━━━ Supplied records ━━━
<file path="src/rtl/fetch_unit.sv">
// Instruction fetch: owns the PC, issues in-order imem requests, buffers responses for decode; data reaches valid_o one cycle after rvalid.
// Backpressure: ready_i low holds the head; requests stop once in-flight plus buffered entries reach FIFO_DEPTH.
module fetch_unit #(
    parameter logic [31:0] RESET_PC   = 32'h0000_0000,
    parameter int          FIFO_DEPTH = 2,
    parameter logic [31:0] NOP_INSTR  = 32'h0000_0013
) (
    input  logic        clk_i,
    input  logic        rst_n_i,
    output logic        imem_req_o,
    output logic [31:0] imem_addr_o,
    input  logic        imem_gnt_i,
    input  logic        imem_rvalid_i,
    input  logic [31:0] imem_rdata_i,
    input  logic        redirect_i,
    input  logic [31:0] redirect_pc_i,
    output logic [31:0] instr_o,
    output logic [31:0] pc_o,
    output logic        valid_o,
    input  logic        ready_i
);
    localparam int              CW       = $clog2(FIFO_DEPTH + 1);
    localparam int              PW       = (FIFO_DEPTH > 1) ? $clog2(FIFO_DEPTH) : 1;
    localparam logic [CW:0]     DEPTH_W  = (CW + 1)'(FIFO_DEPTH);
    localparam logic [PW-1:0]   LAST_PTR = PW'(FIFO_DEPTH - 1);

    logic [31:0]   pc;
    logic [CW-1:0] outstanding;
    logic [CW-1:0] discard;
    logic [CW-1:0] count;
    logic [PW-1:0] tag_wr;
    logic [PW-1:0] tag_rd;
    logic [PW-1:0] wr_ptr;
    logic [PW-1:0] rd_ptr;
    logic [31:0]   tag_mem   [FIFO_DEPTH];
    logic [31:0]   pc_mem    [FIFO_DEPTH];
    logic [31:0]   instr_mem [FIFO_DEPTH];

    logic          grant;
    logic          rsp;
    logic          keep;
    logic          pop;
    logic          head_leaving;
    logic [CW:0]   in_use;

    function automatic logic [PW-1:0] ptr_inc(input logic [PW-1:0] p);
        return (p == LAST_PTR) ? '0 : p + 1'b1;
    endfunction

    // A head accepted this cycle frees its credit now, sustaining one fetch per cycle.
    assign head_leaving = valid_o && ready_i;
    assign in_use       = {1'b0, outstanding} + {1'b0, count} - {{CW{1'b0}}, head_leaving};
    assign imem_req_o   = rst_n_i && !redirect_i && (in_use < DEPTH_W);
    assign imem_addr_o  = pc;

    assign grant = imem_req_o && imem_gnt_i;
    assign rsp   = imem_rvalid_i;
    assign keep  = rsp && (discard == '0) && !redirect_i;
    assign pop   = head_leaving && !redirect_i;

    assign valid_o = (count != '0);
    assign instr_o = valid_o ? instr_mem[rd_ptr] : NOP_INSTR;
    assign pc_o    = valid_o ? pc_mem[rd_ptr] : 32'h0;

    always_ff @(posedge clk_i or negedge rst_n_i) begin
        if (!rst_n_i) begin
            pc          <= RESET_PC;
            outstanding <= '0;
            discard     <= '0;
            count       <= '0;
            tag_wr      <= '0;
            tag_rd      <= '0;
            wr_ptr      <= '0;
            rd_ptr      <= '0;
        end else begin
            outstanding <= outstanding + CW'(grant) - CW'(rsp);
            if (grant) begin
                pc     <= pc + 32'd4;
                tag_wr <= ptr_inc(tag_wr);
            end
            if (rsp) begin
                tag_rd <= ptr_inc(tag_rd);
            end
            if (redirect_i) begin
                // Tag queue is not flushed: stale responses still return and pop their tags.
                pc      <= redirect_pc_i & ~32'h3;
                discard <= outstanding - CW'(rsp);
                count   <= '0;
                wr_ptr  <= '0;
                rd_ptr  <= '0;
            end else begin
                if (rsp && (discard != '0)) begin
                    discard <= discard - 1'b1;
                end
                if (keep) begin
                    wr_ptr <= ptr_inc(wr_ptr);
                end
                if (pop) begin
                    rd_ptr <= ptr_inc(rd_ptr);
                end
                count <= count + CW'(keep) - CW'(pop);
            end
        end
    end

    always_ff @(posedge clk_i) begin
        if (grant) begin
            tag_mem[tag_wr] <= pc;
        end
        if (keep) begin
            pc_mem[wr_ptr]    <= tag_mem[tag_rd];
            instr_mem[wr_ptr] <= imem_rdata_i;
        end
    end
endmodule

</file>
━━━
Work instruction:
The complete data is to be transcribed verbatim.

Response to the exercise:
<file path="src/rtl/fetch_unit.sv">
// Instruction fetch: owns the PC, issues in-order imem requests, buffers responses for decode; data reaches valid_o one cycle after rvalid.
// Backpressure: ready_i low holds the head; requests stop once in-flight plus buffered entries reach FIFO_DEPTH.
module fetch_unit #(
    parameter logic [31:0] RESET_PC   = 32'h0000_0000,
    parameter int          FIFO_DEPTH = 2,
    parameter logic [31:0] NOP_INSTR  = 32'h0000_0013
) (
    input  logic        clk_i,
    input  logic        rst_n_i,
    output logic        imem_req_o,
    output logic [31:0] imem_addr_o,
    input  logic        imem_gnt_i,
    input  logic        imem_rvalid_i,
    input  logic [31:0] imem_rdata_i,
    input  logic        redirect_i,
    input  logic [31:0] redirect_pc_i,
    output logic [31:0] instr_o,
    output logic [31:0] pc_o,
    output logic        valid_o,
    input  logic        ready_i
);
    localparam int              CW       = $clog2(FIFO_DEPTH + 1);
    localparam int              PW       = (FIFO_DEPTH > 1) ? $clog2(FIFO_DEPTH) : 1;
    localparam logic [CW:0]     DEPTH_W  = (CW + 1)'(FIFO_DEPTH);
    localparam logic [PW-1:0]   LAST_PTR = PW'(FIFO_DEPTH - 1);

    logic [31:0]   pc;
    logic [CW-1:0] outstanding;
    logic [CW-1:0] discard;
    logic [CW-1:0] count;
    logic [PW-1:0] tag_wr;
    logic [PW-1:0] tag_rd;
    logic [PW-1:0] wr_ptr;
    logic [PW-1:0] rd_ptr;
    logic [31:0]   tag_mem   [FIFO_DEPTH];
    logic [31:0]   pc_mem    [FIFO_DEPTH];
    logic [31:0]   instr_mem [FIFO_DEPTH];

    logic          grant;
    logic          rsp;
    logic          keep;
    logic          pop;
    logic          head_leaving;
    logic [CW:0]   in_use;

    function automatic logic [PW-1:0] ptr_inc(input logic [PW-1:0] p);
        return (p == LAST_PTR) ? '0 : p + 1'b1;
    endfunction

    // A head accepted this cycle frees its credit now, sustaining one fetch per cycle.
    assign head_leaving = valid_o && ready_i;
    assign in_use       = {1'b0, outstanding} + {1'b0, count} - {{CW{1'b0}}, head_leaving};
    assign imem_req_o   = rst_n_i && !redirect_i && (in_use < DEPTH_W);
    assign imem_addr_o  = pc;

    assign grant = imem_req_o && imem_gnt_i;
    assign rsp   = imem_rvalid_i;
    assign keep  = rsp && (discard == '0) && !redirect_i;
    assign pop   = head_leaving && !redirect_i;

    assign valid_o = (count != '0);
    assign instr_o = valid_o ? instr_mem[rd_ptr] : NOP_INSTR;
    assign pc_o    = valid_o ? pc_mem[rd_ptr] : 32'h0;

    always_ff @(posedge clk_i or negedge rst_n_i) begin
        if (!rst_n_i) begin
            pc          <= RESET_PC;
            outstanding <= '0;
            discard     <= '0;
            count       <= '0;
            tag_wr      <= '0;
            tag_rd      <= '0;
            wr_ptr      <= '0;
            rd_ptr      <= '0;
        end else begin
            outstanding <= outstanding + CW'(grant) - CW'(rsp);
            if (grant) begin
                pc     <= pc + 32'd4;
                tag_wr <= ptr_inc(tag_wr);
            end
            if (rsp) begin
                tag_rd <= ptr_inc(tag_rd);
            end
            if (redirect_i) begin
                // Tag queue is not flushed: stale responses still return and pop their tags.
                pc      <= redirect_pc_i & ~32'h3;
                discard <= outstanding - CW'(rsp);
                count   <= '0;
                wr_ptr  <= '0;
                rd_ptr  <= '0;
            end else begin
                if (rsp && (discard != '0)) begin
                    discard <= discard - 1'b1;
                end
                if (keep) begin
                    wr_ptr <= ptr_inc(wr_ptr);
                end
                if (pop) begin
                    rd_ptr <= ptr_inc(rd_ptr);
                end
                count <= count + CW'(keep) - CW'(pop);
            end
        end
    end

    always_ff @(posedge clk_i) begin
        if (grant) begin
            tag_mem[tag_wr] <= pc;
        end
        if (keep) begin
            pc_mem[wr_ptr]    <= tag_mem[tag_rd];
            instr_mem[wr_ptr] <= imem_rdata_i;
        end
    end
endmodule

</file>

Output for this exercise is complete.